**Work to complete:** Your answer consists of the lines in the data that contain "flops". Copy each of them.

**Task material:**
== Segment start ==

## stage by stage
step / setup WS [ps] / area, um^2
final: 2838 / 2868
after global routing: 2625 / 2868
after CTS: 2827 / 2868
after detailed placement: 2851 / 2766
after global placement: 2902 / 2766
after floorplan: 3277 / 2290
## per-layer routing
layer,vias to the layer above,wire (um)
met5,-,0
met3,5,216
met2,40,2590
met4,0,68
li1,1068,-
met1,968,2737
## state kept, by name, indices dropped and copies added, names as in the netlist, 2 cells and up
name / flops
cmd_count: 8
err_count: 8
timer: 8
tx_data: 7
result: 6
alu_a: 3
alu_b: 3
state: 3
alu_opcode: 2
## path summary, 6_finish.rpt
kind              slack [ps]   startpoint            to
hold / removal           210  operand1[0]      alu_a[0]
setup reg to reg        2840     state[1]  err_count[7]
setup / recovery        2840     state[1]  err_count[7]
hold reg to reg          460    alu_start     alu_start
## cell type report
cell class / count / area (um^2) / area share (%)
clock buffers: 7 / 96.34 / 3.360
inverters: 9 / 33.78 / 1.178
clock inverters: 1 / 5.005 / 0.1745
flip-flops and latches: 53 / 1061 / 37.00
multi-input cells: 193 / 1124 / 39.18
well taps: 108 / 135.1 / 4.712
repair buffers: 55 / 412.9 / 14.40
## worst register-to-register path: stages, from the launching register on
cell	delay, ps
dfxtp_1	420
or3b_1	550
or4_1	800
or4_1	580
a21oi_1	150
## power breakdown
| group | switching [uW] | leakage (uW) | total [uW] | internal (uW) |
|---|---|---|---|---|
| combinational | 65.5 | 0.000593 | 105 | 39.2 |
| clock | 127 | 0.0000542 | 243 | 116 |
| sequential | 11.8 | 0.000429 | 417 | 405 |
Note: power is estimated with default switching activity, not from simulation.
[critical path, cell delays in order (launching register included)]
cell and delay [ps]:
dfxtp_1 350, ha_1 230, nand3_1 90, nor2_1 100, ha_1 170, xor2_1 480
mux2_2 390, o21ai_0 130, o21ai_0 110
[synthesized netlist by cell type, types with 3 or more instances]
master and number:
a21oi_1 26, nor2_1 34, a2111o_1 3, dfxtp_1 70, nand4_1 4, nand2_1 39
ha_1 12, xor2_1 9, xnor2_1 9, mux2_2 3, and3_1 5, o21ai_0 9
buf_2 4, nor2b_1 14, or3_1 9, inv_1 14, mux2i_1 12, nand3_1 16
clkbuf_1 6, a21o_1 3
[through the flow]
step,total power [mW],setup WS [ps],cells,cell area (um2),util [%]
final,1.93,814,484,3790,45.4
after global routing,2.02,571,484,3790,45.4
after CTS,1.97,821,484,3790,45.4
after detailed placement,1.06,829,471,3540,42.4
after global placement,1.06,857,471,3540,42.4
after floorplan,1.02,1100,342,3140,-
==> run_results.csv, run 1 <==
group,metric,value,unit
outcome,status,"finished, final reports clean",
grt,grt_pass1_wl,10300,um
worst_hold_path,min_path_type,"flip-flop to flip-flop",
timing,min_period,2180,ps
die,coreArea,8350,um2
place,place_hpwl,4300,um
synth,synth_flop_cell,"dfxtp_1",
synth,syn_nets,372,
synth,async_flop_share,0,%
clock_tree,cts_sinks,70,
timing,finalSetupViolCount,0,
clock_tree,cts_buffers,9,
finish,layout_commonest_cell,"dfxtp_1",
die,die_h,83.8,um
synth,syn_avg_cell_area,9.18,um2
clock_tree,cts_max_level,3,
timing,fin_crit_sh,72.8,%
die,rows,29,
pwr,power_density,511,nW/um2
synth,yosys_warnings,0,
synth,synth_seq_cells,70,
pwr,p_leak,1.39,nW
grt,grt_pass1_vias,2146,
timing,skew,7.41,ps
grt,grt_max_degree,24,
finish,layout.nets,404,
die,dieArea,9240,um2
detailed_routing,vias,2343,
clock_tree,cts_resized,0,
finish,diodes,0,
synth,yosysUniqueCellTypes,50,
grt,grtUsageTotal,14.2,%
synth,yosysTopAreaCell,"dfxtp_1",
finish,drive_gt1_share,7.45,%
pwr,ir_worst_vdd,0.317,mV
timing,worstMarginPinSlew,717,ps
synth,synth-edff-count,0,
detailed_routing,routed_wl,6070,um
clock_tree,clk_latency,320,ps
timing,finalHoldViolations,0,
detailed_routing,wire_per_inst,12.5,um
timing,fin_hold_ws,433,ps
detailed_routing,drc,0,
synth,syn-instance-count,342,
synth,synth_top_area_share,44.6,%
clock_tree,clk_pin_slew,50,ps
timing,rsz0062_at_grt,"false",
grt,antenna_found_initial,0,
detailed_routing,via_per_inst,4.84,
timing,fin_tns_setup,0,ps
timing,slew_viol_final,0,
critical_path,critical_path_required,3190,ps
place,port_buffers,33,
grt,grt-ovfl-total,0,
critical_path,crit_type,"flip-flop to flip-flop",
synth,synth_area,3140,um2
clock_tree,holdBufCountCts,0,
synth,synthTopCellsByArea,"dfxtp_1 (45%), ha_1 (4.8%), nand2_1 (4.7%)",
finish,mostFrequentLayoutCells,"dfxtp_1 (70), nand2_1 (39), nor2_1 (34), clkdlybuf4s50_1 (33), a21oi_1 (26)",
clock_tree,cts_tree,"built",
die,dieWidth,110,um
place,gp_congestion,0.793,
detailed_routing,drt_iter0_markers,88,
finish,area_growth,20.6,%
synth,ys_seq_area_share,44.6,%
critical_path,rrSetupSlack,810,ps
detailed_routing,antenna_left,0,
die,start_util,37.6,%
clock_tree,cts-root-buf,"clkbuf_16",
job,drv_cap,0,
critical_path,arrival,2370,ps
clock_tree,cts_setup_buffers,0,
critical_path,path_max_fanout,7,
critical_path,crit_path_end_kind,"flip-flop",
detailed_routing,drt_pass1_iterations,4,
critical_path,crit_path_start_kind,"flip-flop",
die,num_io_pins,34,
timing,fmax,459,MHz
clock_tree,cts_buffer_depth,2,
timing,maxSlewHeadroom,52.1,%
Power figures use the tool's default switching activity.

== Segment end ==

**Written reply:**
name / flops
flip-flops and latches: 53 / 1061 / 37.00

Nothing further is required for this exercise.